ORENCIA should be administered as a 30-minute intravenous infusion based on body weight. Pediatric patients:

 People weighing less than 75 kg should be administered ORENCIA at a dose of 10 mg/kg [see Adult Psoriatic Arthritis] After the adult intravenous administration regimen (see Table 1), Orencia should be given a body weight of 75 kg or more, and the maximum dose should not exceed 1,000 mg.

After the initial administration, ORENCIA should be administered 2 and 4 weeks after the first infusion and every 4 weeks thereafter. named patient basis,The unused part of the sample bottle must be discarded immediately.
Subcutaneous dosing regimen

Orencia for subcutaneous injection should be started without an intravenous dose, and the dose based on the weight range specified in Table 2 should be used.

ORENCIA INDICATIONS

INDICATIONS

Adult rheumatoid arthritis (RA)

ORENCIA® is suitable for alleviating the symptoms and signs of adult patients with moderate to severe active rheumatoid arthritis, causing significant clinical reactions, inhibiting the progression of structural damage and improving physical function. In addition to tumor necrosis factor (TNF) antagonists, Pharmaceutical Consulting Company OERNCIA can also be used as a monotherapy or in conjunction with disease-modifying anti-rheumatic drugs (DMARD).

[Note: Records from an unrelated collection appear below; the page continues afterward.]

===== config.mk =====
export PLATFORM = sky130hd
export DESIGN_NAME = cmt_timer
export DESIGN_NICKNAME = d
export VERILOG_FILES = /design/src/core/cmt_edge_det.v /design/src/core/cmt_timer.v
export VERILOG_INCLUDE_DIRS = /design/src /design/src/core
export SDC_FILE = /design/constraint.sdc
export NUM_CORES = 1
export LEC_CHECK = 0
export ABC_AREA = 1
export CAP_MARGIN = 25
export CORE_MARGIN = 5
export CORE_UTILIZATION = 40
export CTS_BUF_LIST = sky130_fd_sc_hd__clkbuf_4
export DETAILED_ROUTE_END_ITERATION = 7
export DONT_BUFFER_PORTS = 1
export MAX_ROUTING_LAYER = met4
export PLACE_DENSITY = 0.6
export RECOVER_POWER = 25
export SYNTH_ARGS = -nofsm -noshare
export SYNTH_HDL_FRONTEND = slang
export SYNTH_SLANG_ARGS = --single-unit

===== constraint.sdc =====
create_clock -name ref_clk -period 6.4 [get_ports ref_clk]
set_input_delay 1.28 -clock ref_clk [delete_from_list [all_inputs] [get_ports ref_clk]]
set_output_delay 1.28 -clock ref_clk [all_outputs]
set_load 0.02 [all_outputs]
==> src/rtl/floppy_cfg_map.vh <==
// Offsets, fields and reset values of the floppy and power configuration registers
`ifndef FLOPPY_CFG_MAP_VH
`define FLOPPY_CFG_MAP_VH

// ----------------------------------------
// Register indices
// ----------------------------------------
`define IDX_FLOPPY_OUTPUT_CONFIG 8'h05
`define IDX_DRIVE_TYPE_IDS 8'h06
`define IDX_POWER_BOOT_SELECT 8'h07
`define IDX_DECODER_LOW_ADDRESS 8'h08

// ----------------------------------------
// Reset values
// ----------------------------------------
`define RST_FLOPPY_OUTPUT_CONFIG 8'h00
`define RST_DRIVE_TYPE_IDS 8'hFF
`define RST_POWER_BOOT_SELECT 8'h00
`define RST_DECODER_LOW_ADDRESS 8'h00

// ----------------------------------------
// Writable bit masks, reserved bits clear
// ----------------------------------------
`define MASK_FLOPPY_OUTPUT_CONFIG 8'h7F
`define MASK_DRIVE_TYPE_IDS 8'hFF
`define MASK_POWER_BOOT_SELECT 8'hF3
`define MASK_DECODER_LOW_ADDRESS 8'hF0

// ----------------------------------------
// Field positions
// ----------------------------------------
`define FOC_PUSH_PULL 0
`define FOC_TRISTATE 1
`define FOC_NON_BURST 2
`define FOC_DENSEL_LO 3
`define FOC_DENSEL_HI 4
`define FOC_SWAP 5
`define FOC_EXT_FOUR 6
`define PBS_BOOT_HI 1
`define PBS_BOOT_LO 0
`define PBS_APD_LO 4
`define PBS_APD_HI 7
`define DLA_MATCH_HI 7
`define DLA_MATCH_LO 4
`define PSS_DENSITY_CTRL 4

`endif

==> src/rtl/drive_select_map.v <==
// Drive and motor select swap and two or four drive decoding
`timescale 1ns/1ps
`default_nettype none
module drive_select_map (
	// Control
	input wire swap,
	input wire ext_four,
	// Controller side selects
	input wire [1:0] drive_num,
	input wire drive_active,
	input wire [1:0] motor_on,
	// Pin side selects, active high
	output reg [3:0] drive_sel,
	output reg [1:0] motor_sel
);
	reg [1:0] eff_num;
	always @* begin
		eff_num = drive_num;
		if (swap && !drive_num[1]) begin
			eff_num = {1'b0, ~drive_num[0]};
		end
		motor_sel = swap ? {motor_on[0], motor_on[1]} : motor_on;
		drive_sel = 4'h0;
		if (drive_active) begin
			if (ext_four) begin
				// Encoded number on the low pins for an external decoder
				drive_sel = {1'b0, 1'b1, eff_num};
			end else if (!eff_num[1]) begin
				drive_sel[eff_num] = 1'b1;
			end
		end
	end
endmodule
`default_nettype wire

==> src/rtl/non_burst_strobe.v <==
// One-pulse-per-byte strobe shaping for non-burst DMA
`timescale 1ns/1ps
`default_nettype none
module non_burst_strobe (
	// Clock and reset
	input wire clk,
	input wire arst_n,
	// Control
	input wire non_burst,
	input wire fifo_enabled,
	// Requests from the controller core
	input wire dma_req_in,
	input wire int_req_in,
	input wire byte_done,
	// Shaped requests
	output reg dma_req_out,
	output reg int_req_out
);
	reg armed;
	always @(posedge clk or negedge arst_n) begin
		if (!arst_n) begin
			armed <= 1'b1;
			dma_req_out <= 1'b0;
			int_req_out <= 1'b0;
		end else if (non_burst && fifo_enabled) begin
			// One pulse, then hold off until the byte completes
			dma_req_out <= dma_req_in && armed;
			int_req_out <= int_req_in && armed;
			if (byte_done) begin
				armed <= 1'b1;
			end else if (dma_req_in || int_req_in) begin
				armed <= 1'b0;
			end
		end else begin
			armed <= 1'b1;
			dma_req_out <= dma_req_in;
			int_req_out <= int_req_in;
		end
	end
endmodule
`default_nettype wire

==> src/rtl/floppy_power_config_regs.v <==
// Floppy output, drive type, power and decoder configuration registers
`timescale 1ns/1ps
`default_nettype none
`include "floppy_cfg_map.vh"
module floppy_power_config_regs (
	// Clock and reset
	input wire REF_CLK,
	input wire ARST_N,
	input wire HW_RESET,
	// Configuration port
	input wire CONFIG_STATE,
	input wire [7:0] CONFIG_INDEX,
	input wire CONFIG_WR,
	input wire CONFIG_RD,
	input wire [7:0] CONFIG_WDATA,
	output reg [7:0] CONFIG_RDATA,
	output reg CONFIG_RVALID,
	// Density control from the parallel and serial setup register
	input wire DENSITY_FORCE_HIGH,
	// Floppy core signals
	input wire [1:0] CORE_DRIVE_NUM,
	input wire CORE_DRIVE_ACTIVE,
	input wire [1:0] CORE_MOTOR_ON,
	input wire CORE_DENSITY,
	input wire CORE_DMA_REQ,
	input wire CORE_INT_REQ,
	input wire CORE_BYTE_DONE,
	input wire CORE_FIFO_ENABLED,
	// Dedicated floppy pins, output and enable
	output reg [3:0] DRIVE_SEL_OUT,
	output reg [3:0] DRIVE_SEL_OE,
	output reg [1:0] MOTOR_SEL_OUT,
	output reg [1:0] MOTOR_SEL_OE,
	output reg SECOND_DENSITY_PIN_OUT,
	output reg SECOND_DENSITY_PIN_OE,
	output reg PUSH_PULL,
	// Parallel port floppy routing, unaffected by output type and tri-state
	output reg [3:0] PP_DRIVE_SEL,
	output reg [1:0] PP_MOTOR_SEL,
	// Request pins
	output reg FLOPPY_DMA_REQUEST,
	output reg FLOPPY_INTERRUPT_PIN,
	// Configuration to other functions
	output reg [1:0] DENSITY_SELECT,
	output reg [7:0] DRIVE_TYPE_IDS,
	output reg [1:0] BOOT_DRIVE,
	output reg [3:0] AUTO_POWER_DOWN,
	output reg [3:0] DECODE_MATCH_LOW
);

	// ----------------------------------------
	// Register storage
	// ----------------------------------------
	reg [7:0] floppy_output_config;
	reg [7:0] drive_type_ids;
	reg [7:0] power_boot_select;
	reg [7:0] decoder_low_address;
	wire wr_ok = CONFIG_STATE && CONFIG_WR;

	always @(posedge REF_CLK or negedge ARST_N) begin
		if (!ARST_N) begin
			floppy_output_config <= `RST_FLOPPY_OUTPUT_CONFIG;
			drive_type_ids <= `RST_DRIVE_TYPE_IDS;
			power_boot_select <= `RST_POWER_BOOT_SELECT;
			decoder_low_address <= `RST_DECODER_LOW_ADDRESS;
		end else if (HW_RESET) begin
			floppy_output_config <= `RST_FLOPPY_OUTPUT_CONFIG;
			drive_type_ids <= `RST_DRIVE_TYPE_IDS;
			power_boot_select <= `RST_POWER_BOOT_SELECT;
			decoder_low_address <= `RST_DECODER_LOW_ADDRESS;
		end else if (wr_ok) begin
			case (CONFIG_INDEX)
				`IDX_FLOPPY_OUTPUT_CONFIG: begin
					floppy_output_config <= CONFIG_WDATA & `MASK_FLOPPY_OUTPUT_CONFIG;
				end
				`IDX_DRIVE_TYPE_IDS: begin
					drive_type_ids <= CONFIG_WDATA & `MASK_DRIVE_TYPE_IDS;
				end
				`IDX_POWER_BOOT_SELECT: begin
					power_boot_select <= CONFIG_WDATA & `MASK_POWER_BOOT_SELECT;
				end
				`IDX_DECODER_LOW_ADDRESS: begin
					decoder_low_address <= CONFIG_WDATA & `MASK_DECODER_LOW_ADDRESS;
				end
				default: begin
				end
			endcase
		end
	end

	// ----------------------------------------
	// Read path
	// ----------------------------------------
	reg [7:0] next_rdata;
	always @* begin
		case (CONFIG_INDEX)
			`IDX_FLOPPY_OUTPUT_CONFIG: next_rdata = floppy_output_config;
			`IDX_DRIVE_TYPE_IDS: next_rdata = drive_type_ids;
			`IDX_POWER_BOOT_SELECT: next_rdata = power_boot_select;
			`IDX_DECODER_LOW_ADDRESS: next_rdata = decoder_low_address;
			default: next_rdata = 8'h00;
		endcase
	end

	always @(posedge REF_CLK or negedge ARST_N) begin
		if (!ARST_N) begin
			CONFIG_RDATA <= 8'h00;
			CONFIG_RVALID <= 1'b0;
		end else begin
			CONFIG_RVALID <= CONFIG_STATE && CONFIG_RD;
			CONFIG_RDATA <= (CONFIG_STATE && CONFIG_RD) ? next_rdata : 8'h00;
		end
	end

	// ----------------------------------------
	// Drive select mapping and request shaping
	// ----------------------------------------
	wire [3:0] mapped_sel;
	wire [1:0] mapped_motor;
	wire shaped_dma;
	wire shaped_int;

	drive_select_map u_map (
		.swap(floppy_output_config[`FOC_SWAP]),
		.ext_four(floppy_output_config[`FOC_EXT_FOUR]),
		.drive_num(CORE_DRIVE_NUM),
		.drive_active(CORE_DRIVE_ACTIVE),
		.motor_on(CORE_MOTOR_ON),
		.drive_sel(mapped_sel),
		.motor_sel(mapped_motor)
	);

	non_burst_strobe u_strobe (
		.clk(REF_CLK),
		.arst_n(ARST_N),
		.non_burst(floppy_output_config[`FOC_NON_BURST]),
		.fifo_enabled(CORE_FIFO_ENABLED),
		.dma_req_in(CORE_DMA_REQ),
		.int_req_in(CORE_INT_REQ),
		.byte_done(CORE_BYTE_DONE),
		.dma_req_out(shaped_dma),
		.int_req_out(shaped_int)
	);

	// ----------------------------------------
	// Pin drive, registered one cycle after the register update
	// ----------------------------------------
	wire outputs_active = !floppy_output_config[`FOC_TRISTATE];
	wire push_pull = floppy_output_config[`FOC_PUSH_PULL];
	reg [3:0] next_sel_oe;
	reg [1:0] next_motor_oe;
	reg next_den_out;
	reg next_den_oe;
	integer i;

	always @* begin
		next_sel_oe = 4'h0;
		next_motor_oe = 2'h0;
		next_den_out = 1'b1;
		next_den_oe = 1'b0;
		if (outputs_active) begin
			next_den_out = DENSITY_FORCE_HIGH ? 1'b1 : CORE_DENSITY;
			// Open drain drives only the low level, high comes from the pull-up
			next_den_oe = push_pull || !next_den_out;
			for (i = 0; i < 4; i = i + 1) begin
				next_sel_oe[i] = push_pull || !mapped_sel[i];
			end
			for (i = 0; i < 2; i = i + 1) begin
				next_motor_oe[i] = push_pull || !mapped_motor[i];
			end
		end
	end

	always @(posedge REF_CLK or negedge ARST_N) begin
		if (!ARST_N) begin
			DRIVE_SEL_OUT <= 4'h0;
			DRIVE_SEL_OE <= 4'h0;
			MOTOR_SEL_OUT <= 2'h0;
			MOTOR_SEL_OE <= 2'h0;
			SECOND_DENSITY_PIN_OUT <= 1'b1;
			SECOND_DENSITY_PIN_OE <= 1'b0;
			PUSH_PULL <= 1'b0;
			PP_DRIVE_SEL <= 4'h0;
			PP_MOTOR_SEL <= 2'h0;
			FLOPPY_DMA_REQUEST <= 1'b0;
			FLOPPY_INTERRUPT_PIN <= 1'b0;
			DENSITY_SELECT <= 2'h0;
			DRIVE_TYPE_IDS <= `RST_DRIVE_TYPE_IDS;
			BOOT_DRIVE <= 2'h0;
			AUTO_POWER_DOWN <= 4'h0;
			DECODE_MATCH_LOW <= 4'h0;
		end else begin
			DRIVE_SEL_OUT <= mapped_sel;
			DRIVE_SEL_OE <= next_sel_oe;
			MOTOR_SEL_OUT <= mapped_motor;
			MOTOR_SEL_OE <= next_motor_oe;
			SECOND_DENSITY_PIN_OUT <= next_den_out;
			SECOND_DENSITY_PIN_OE <= next_den_oe;
			PUSH_PULL <= push_pull;
			// Parallel port path ignores type and tri-state
			PP_DRIVE_SEL <= mapped_sel;
			PP_MOTOR_SEL <= mapped_motor;
			FLOPPY_DMA_REQUEST <= shaped_dma;
			FLOPPY_INTERRUPT_PIN <= shaped_int;
			DENSITY_SELECT <= floppy_output_config[`FOC_DENSEL_HI:`FOC_DENSEL_LO];
			DRIVE_TYPE_IDS <= drive_type_ids;
			BOOT_DRIVE <= power_boot_select[`PBS_BOOT_HI:`PBS_BOOT_LO];
			AUTO_POWER_DOWN <= power_boot_select[`PBS_APD_HI:`PBS_APD_LO];
			DECODE_MATCH_LOW <= decoder_low_address[`DLA_MATCH_HI:`DLA_MATCH_LO];
		end
	end

endmodule
`default_nettype wire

Juvenile idiopathic arthritis

ORENCIA is indicated for alleviating signs and symptoms of adolescent idiopathic arthritis with moderately to severely active polyarticular joints aged 2 years and older. ORENCIA can be used as a monotherapy or in combination with methotrexate (MTX).

Adult Psoriatic Arthritis (PsA)

ORENCIA is designated for the treatment of adult patients with active psoriatic arthritis (PsA).

Important usage restrictions

ORENCIA should not be used simultaneously with TNF antagonists. Named patient supply It is not recommended to use ORENCIA together with other biological rheumatoid arthritis (RA) treatments (such as anakinra).